(Stored data)
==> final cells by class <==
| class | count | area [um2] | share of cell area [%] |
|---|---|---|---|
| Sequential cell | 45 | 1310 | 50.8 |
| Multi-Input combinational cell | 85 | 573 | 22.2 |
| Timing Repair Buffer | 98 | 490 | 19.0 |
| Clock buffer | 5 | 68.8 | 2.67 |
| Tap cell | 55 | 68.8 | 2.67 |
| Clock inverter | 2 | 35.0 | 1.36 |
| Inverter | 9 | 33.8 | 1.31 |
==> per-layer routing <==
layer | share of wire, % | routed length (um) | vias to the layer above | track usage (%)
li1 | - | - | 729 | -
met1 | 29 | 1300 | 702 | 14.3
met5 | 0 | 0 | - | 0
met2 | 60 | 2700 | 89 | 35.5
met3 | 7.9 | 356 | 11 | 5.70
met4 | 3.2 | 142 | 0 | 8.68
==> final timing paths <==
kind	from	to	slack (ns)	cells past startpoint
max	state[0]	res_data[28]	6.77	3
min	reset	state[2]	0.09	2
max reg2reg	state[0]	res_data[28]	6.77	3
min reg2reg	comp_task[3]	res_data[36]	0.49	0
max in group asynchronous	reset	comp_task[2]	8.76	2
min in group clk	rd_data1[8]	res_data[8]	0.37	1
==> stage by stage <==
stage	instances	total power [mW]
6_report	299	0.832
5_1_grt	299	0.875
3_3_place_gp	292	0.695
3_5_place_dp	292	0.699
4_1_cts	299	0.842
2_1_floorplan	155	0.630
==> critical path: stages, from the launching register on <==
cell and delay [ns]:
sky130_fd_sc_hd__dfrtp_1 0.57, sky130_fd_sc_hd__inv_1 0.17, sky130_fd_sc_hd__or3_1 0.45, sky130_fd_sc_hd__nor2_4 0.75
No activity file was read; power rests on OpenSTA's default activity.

* * *

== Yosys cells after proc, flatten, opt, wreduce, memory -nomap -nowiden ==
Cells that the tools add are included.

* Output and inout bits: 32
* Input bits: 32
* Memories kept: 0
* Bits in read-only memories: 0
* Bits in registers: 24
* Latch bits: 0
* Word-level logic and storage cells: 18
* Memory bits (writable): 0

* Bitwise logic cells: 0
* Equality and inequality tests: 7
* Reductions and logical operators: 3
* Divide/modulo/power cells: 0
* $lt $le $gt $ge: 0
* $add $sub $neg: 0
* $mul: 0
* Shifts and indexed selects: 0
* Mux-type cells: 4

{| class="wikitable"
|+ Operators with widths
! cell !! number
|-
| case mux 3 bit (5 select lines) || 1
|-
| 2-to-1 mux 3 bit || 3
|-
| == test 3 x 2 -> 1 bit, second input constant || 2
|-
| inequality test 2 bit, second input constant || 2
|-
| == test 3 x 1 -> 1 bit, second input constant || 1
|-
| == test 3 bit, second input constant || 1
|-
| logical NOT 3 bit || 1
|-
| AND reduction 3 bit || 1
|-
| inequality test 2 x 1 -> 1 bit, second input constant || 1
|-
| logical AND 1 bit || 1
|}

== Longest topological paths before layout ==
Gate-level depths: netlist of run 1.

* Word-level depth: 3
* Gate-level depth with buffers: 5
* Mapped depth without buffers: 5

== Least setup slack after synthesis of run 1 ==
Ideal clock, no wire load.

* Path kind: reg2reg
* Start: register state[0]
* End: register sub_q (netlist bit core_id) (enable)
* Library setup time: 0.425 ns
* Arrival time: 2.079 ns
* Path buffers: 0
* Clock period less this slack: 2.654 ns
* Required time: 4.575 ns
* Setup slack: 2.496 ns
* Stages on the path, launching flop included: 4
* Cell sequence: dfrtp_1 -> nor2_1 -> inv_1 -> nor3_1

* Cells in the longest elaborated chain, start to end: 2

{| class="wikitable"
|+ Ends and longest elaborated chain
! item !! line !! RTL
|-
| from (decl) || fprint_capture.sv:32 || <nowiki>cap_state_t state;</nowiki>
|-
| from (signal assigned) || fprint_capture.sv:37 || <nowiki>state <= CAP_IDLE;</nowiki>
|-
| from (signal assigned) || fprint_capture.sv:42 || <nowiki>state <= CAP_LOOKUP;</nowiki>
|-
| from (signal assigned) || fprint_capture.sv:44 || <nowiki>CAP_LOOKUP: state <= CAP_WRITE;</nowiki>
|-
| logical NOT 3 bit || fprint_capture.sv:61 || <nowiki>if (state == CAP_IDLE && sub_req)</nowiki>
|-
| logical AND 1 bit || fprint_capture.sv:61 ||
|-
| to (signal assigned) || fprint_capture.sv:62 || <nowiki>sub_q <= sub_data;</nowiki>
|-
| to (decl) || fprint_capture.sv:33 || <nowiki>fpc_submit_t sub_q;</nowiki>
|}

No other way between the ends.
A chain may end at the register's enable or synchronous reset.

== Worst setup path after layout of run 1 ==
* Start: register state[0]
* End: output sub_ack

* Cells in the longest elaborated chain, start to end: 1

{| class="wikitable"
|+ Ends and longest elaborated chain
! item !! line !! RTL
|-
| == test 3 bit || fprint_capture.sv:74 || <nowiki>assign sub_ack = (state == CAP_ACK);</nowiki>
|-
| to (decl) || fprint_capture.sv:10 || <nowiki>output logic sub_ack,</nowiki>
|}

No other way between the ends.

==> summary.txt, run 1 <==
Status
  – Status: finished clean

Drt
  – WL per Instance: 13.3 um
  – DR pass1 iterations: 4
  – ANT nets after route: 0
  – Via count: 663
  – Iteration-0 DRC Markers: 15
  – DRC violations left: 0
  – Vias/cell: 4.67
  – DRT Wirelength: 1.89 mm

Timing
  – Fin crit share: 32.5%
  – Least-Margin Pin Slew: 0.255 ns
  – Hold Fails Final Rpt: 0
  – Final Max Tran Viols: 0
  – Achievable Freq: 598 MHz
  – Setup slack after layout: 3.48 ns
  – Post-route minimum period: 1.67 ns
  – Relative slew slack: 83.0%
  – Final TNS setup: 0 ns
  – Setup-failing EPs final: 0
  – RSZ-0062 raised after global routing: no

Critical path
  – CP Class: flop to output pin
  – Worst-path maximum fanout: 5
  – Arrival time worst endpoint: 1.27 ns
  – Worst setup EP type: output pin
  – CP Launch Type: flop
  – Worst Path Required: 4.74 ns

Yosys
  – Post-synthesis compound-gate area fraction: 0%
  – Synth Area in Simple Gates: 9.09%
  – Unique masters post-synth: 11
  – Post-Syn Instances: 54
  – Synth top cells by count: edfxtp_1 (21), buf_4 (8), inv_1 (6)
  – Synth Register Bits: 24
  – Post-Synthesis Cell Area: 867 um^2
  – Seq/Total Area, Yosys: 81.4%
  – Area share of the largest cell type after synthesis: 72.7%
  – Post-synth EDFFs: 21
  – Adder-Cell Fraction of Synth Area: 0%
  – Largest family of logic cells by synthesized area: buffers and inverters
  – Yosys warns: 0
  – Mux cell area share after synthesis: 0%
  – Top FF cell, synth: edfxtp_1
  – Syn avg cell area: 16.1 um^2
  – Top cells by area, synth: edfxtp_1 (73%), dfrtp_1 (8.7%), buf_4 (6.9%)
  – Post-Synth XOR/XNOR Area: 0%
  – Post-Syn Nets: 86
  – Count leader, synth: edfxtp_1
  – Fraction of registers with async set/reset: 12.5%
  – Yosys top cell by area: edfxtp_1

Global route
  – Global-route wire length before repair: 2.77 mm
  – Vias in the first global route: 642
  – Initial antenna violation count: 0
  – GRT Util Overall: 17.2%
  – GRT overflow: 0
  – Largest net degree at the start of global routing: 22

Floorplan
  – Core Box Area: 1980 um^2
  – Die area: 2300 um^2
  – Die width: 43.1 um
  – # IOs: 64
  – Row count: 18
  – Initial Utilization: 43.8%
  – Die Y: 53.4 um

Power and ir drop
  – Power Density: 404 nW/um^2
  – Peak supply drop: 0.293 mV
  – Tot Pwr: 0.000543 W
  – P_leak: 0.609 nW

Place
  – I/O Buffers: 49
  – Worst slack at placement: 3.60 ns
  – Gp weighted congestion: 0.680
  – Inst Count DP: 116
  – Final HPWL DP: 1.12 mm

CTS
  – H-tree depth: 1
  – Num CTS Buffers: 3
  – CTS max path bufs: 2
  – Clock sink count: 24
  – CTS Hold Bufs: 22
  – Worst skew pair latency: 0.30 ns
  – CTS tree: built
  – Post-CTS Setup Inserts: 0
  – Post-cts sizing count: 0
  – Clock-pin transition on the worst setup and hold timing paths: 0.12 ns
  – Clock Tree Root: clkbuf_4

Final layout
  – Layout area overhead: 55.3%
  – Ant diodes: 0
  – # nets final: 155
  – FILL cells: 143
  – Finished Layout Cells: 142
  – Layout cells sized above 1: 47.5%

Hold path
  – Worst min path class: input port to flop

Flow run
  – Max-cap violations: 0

==

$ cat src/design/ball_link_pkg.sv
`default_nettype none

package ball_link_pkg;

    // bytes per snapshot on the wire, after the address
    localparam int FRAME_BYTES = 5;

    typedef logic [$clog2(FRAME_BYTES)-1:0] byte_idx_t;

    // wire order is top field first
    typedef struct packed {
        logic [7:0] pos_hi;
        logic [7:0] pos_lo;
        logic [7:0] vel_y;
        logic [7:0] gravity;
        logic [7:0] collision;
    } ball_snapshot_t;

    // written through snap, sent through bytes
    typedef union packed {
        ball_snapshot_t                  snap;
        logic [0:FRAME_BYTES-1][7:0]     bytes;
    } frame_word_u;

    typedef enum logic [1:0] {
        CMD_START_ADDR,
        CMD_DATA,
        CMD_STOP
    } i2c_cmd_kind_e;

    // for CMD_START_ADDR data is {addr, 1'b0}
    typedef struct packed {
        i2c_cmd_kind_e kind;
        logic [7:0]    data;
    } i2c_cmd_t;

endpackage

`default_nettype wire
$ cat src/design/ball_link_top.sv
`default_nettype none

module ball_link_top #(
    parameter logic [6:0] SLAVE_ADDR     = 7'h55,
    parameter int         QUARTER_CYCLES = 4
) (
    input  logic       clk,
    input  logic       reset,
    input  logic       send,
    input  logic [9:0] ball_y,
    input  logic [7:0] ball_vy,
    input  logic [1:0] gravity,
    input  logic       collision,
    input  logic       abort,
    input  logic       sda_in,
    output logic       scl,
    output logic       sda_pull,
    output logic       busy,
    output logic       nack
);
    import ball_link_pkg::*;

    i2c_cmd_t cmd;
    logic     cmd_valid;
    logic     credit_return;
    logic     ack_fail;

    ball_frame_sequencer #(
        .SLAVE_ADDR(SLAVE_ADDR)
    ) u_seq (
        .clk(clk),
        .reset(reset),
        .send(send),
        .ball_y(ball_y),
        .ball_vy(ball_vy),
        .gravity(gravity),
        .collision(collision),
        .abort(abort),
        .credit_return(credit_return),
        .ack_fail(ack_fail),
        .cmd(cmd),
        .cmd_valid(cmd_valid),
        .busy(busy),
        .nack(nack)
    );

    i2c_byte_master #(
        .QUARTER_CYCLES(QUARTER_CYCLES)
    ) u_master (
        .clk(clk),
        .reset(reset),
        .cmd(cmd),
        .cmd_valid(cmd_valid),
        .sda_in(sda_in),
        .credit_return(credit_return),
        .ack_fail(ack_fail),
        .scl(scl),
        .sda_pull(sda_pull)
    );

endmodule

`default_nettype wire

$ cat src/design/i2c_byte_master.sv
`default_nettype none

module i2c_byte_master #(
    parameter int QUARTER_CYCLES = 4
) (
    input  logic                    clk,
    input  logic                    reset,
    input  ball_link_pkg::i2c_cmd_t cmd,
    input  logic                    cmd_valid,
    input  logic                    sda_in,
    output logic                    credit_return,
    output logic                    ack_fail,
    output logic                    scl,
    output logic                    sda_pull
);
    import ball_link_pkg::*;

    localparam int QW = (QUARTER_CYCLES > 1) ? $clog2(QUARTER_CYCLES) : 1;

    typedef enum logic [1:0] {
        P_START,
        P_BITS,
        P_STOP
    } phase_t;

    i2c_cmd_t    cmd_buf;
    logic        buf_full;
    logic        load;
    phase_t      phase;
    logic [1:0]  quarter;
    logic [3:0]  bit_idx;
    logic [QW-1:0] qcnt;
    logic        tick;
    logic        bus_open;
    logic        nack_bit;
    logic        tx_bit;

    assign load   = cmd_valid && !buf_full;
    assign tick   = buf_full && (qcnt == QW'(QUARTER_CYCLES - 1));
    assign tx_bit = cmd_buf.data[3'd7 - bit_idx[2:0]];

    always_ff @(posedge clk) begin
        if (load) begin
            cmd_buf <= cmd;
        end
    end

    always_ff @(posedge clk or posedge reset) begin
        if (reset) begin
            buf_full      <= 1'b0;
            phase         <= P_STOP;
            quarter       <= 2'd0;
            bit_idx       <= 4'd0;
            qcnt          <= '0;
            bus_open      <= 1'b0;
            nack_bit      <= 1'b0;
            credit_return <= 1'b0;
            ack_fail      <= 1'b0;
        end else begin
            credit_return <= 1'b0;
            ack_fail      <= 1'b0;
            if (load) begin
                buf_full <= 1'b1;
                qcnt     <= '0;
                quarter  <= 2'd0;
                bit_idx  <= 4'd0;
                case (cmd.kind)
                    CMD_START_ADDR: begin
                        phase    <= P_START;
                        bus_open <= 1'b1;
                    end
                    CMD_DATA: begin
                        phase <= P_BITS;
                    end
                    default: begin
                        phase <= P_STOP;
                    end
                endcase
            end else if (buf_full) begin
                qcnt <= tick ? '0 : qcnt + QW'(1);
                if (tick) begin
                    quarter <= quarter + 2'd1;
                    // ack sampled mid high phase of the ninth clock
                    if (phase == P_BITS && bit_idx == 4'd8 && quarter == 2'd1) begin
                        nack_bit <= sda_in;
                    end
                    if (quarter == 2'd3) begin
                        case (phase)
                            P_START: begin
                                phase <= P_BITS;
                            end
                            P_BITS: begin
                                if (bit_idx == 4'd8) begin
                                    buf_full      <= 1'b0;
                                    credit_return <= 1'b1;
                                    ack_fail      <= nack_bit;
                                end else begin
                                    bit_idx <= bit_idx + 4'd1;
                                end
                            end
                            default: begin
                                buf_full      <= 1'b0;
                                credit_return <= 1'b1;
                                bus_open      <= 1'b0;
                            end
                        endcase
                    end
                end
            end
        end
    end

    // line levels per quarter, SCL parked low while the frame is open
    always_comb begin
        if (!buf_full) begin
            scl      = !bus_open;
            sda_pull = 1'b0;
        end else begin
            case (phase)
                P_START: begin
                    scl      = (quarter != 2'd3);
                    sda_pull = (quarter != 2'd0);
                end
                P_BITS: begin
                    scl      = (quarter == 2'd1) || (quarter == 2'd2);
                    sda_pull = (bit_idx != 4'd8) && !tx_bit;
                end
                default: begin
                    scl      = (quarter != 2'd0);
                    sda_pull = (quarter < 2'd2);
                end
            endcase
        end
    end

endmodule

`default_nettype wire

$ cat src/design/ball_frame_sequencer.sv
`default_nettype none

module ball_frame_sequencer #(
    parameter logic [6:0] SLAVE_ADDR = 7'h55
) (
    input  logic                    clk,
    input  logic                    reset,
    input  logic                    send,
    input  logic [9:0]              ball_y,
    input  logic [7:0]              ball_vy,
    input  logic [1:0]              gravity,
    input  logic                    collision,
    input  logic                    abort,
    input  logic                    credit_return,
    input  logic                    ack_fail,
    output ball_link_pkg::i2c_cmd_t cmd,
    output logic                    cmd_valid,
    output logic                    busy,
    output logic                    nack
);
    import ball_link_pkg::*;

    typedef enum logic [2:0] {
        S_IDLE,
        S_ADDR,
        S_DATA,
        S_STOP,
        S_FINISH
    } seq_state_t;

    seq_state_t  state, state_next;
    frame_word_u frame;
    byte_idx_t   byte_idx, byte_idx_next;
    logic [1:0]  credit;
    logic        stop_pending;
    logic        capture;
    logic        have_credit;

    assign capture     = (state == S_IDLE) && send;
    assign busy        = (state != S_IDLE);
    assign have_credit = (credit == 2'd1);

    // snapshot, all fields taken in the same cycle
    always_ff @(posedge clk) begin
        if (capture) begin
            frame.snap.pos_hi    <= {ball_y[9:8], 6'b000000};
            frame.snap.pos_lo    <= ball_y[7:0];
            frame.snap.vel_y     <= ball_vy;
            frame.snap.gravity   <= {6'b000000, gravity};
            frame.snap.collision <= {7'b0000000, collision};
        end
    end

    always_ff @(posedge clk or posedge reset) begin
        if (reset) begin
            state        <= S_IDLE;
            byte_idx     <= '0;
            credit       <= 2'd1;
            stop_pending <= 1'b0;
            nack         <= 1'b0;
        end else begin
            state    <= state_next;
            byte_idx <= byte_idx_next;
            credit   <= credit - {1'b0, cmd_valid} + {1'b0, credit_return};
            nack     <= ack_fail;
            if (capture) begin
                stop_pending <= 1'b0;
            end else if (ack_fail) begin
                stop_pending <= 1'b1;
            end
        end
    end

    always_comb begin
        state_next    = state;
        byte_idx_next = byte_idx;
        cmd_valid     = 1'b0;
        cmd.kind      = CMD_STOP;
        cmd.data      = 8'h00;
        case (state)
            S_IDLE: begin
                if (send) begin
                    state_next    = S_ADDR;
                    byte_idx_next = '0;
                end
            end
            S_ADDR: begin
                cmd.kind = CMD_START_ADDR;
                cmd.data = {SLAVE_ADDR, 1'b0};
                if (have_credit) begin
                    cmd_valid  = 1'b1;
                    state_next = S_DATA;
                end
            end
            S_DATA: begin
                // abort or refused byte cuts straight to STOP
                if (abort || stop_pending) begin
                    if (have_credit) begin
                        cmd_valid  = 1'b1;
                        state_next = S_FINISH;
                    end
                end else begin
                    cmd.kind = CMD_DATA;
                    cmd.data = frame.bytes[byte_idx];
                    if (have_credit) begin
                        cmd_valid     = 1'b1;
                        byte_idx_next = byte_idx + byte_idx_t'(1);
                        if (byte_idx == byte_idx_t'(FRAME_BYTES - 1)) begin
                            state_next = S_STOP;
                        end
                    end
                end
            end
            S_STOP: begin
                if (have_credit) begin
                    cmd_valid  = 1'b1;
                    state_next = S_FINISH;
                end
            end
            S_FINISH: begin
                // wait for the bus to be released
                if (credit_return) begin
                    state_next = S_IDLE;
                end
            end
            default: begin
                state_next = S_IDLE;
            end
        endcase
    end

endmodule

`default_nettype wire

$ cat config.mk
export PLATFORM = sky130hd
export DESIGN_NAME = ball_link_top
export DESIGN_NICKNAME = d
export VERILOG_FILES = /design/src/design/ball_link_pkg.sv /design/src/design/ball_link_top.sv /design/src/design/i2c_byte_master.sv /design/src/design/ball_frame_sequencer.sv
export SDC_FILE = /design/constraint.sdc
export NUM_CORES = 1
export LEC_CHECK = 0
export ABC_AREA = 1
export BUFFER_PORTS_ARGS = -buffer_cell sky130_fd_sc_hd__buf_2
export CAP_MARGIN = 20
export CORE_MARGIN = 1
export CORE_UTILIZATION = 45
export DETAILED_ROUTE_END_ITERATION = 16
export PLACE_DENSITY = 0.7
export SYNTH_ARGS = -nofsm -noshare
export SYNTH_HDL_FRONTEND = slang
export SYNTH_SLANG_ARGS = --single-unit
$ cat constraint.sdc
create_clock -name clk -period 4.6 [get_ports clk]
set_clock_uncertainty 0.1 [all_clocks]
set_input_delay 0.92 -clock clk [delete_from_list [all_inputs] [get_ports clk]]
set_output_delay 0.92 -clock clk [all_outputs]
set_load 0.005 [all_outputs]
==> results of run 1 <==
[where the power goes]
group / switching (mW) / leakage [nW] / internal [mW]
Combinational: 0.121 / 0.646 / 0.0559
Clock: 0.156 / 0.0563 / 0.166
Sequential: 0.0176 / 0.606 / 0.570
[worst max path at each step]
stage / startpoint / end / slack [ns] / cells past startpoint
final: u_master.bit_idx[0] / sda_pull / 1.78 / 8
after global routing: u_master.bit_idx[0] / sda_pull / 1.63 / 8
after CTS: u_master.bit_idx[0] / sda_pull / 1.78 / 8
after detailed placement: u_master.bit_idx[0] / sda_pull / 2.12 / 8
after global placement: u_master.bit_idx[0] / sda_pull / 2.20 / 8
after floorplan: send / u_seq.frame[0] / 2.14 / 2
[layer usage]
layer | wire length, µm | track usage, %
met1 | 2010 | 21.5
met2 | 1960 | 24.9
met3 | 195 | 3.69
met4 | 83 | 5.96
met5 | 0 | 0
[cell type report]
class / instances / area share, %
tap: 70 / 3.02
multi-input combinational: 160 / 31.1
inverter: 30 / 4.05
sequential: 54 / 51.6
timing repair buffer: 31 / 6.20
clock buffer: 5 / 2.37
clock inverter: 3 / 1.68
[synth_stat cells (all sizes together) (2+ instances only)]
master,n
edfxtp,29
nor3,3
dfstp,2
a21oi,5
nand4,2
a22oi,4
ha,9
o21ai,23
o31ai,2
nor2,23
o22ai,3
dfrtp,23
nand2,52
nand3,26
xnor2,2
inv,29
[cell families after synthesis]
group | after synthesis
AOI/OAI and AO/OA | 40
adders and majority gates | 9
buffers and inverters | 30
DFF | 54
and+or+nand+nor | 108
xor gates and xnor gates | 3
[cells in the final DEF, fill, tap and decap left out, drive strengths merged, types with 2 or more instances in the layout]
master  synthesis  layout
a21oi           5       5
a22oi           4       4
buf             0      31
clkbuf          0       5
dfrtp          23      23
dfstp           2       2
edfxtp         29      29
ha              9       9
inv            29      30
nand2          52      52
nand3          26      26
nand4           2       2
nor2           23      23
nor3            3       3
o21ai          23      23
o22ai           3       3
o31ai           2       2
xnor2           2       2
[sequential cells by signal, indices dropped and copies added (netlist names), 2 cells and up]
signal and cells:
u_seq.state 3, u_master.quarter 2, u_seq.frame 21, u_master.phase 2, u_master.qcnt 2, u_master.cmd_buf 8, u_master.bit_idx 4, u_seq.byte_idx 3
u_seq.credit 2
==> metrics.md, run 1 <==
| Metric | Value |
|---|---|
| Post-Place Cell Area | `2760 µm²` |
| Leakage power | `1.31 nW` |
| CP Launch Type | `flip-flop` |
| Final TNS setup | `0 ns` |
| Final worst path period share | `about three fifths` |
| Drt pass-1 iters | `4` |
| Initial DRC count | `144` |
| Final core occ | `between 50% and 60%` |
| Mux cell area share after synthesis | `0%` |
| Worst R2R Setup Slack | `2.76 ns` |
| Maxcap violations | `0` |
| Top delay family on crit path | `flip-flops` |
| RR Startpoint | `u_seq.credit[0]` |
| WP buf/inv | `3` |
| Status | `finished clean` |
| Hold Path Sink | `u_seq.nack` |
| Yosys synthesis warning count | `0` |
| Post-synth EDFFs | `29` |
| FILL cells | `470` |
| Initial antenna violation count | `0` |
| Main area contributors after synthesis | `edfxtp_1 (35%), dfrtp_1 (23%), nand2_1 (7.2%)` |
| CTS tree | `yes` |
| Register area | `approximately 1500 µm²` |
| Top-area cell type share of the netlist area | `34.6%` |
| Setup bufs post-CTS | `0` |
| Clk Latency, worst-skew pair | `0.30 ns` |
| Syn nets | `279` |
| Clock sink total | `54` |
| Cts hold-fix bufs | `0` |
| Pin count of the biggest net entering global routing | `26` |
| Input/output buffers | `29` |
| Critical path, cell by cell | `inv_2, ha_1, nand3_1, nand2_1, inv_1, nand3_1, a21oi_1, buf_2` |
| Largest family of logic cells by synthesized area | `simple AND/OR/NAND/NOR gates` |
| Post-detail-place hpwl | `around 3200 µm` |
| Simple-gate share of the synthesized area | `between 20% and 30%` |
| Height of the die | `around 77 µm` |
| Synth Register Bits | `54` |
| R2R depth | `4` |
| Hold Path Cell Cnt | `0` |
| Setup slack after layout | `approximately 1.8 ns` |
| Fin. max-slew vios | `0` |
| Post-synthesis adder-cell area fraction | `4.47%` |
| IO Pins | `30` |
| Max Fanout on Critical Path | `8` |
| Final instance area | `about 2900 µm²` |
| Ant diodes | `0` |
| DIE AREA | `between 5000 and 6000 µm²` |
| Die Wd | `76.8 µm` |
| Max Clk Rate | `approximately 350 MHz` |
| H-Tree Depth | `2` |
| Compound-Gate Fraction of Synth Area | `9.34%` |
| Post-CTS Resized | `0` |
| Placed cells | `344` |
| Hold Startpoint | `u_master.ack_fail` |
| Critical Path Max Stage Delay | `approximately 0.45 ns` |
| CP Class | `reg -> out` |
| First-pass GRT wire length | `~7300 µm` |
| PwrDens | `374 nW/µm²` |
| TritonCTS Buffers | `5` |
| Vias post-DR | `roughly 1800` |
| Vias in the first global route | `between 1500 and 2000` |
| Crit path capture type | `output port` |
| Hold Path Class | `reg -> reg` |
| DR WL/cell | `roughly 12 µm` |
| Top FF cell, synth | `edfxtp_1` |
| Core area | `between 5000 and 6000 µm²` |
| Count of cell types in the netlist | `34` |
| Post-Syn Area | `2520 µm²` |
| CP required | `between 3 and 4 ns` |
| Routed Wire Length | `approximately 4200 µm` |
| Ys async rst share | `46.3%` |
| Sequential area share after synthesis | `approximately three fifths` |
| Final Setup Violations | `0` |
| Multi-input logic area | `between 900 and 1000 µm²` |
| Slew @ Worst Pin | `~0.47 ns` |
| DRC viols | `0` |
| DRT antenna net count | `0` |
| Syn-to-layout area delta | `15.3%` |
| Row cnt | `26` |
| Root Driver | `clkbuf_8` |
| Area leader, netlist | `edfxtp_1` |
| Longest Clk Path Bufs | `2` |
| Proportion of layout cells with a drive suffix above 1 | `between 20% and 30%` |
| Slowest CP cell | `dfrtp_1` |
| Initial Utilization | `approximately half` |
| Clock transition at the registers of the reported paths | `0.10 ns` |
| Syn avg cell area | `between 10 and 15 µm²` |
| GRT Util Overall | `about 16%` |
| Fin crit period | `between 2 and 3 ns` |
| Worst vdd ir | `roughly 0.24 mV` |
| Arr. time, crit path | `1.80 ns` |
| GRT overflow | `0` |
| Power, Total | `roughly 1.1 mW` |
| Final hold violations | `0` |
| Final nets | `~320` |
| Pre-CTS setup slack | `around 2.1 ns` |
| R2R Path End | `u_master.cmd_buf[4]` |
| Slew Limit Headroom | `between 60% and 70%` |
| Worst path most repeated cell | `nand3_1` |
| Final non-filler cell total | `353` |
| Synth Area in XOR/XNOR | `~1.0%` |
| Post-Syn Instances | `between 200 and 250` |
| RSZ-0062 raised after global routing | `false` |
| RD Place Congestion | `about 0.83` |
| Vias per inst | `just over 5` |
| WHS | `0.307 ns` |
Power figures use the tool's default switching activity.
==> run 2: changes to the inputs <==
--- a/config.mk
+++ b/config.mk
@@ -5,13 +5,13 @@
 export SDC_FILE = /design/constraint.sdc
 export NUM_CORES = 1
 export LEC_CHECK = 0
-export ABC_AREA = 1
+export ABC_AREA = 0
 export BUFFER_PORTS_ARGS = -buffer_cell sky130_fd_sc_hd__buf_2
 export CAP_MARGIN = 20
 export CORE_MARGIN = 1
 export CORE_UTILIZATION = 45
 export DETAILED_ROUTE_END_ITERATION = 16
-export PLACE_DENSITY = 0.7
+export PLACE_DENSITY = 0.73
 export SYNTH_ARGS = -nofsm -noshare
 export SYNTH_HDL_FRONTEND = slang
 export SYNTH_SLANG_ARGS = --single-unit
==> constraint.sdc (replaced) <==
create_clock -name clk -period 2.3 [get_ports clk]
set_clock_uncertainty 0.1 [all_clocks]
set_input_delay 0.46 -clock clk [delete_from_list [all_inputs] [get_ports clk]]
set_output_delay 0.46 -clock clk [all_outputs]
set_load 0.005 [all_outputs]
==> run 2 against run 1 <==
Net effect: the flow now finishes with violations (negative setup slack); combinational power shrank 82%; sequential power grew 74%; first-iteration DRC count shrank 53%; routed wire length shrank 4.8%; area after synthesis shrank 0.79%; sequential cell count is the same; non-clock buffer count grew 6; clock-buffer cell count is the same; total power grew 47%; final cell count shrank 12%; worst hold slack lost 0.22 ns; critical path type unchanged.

*PROBLEM TO WORK ON*
Report every line in the data that holds "nowiki", copying each one.

*ANSWER FOR THIS EXERCISE*
| from (decl) || fprint_capture.sv:32 || <nowiki>cap_state_t state;</nowiki>
| from (signal assigned) || fprint_capture.sv:37 || <nowiki>state <= CAP_IDLE;</nowiki>
| from (signal assigned) || fprint_capture.sv:42 || <nowiki>state <= CAP_LOOKUP;</nowiki>
| from (signal assigned) || fprint_capture.sv:44 || <nowiki>CAP_LOOKUP: state <= CAP_WRITE;</nowiki>
| logical NOT 3 bit || fprint_capture.sv:61 || <nowiki>if (state == CAP_IDLE && sub_req)</nowiki>
| to (signal assigned) || fprint_capture.sv:62 || <nowiki>sub_q <= sub_data;</nowiki>
| to (decl) || fprint_capture.sv:33 || <nowiki>fpc_submit_t sub_q;</nowiki>
| == test 3 bit || fprint_capture.sv:74 || <nowiki>assign sub_ack = (state == CAP_ACK);</nowiki>
| to (decl) || fprint_capture.sv:10 || <nowiki>output logic sub_ack,</nowiki>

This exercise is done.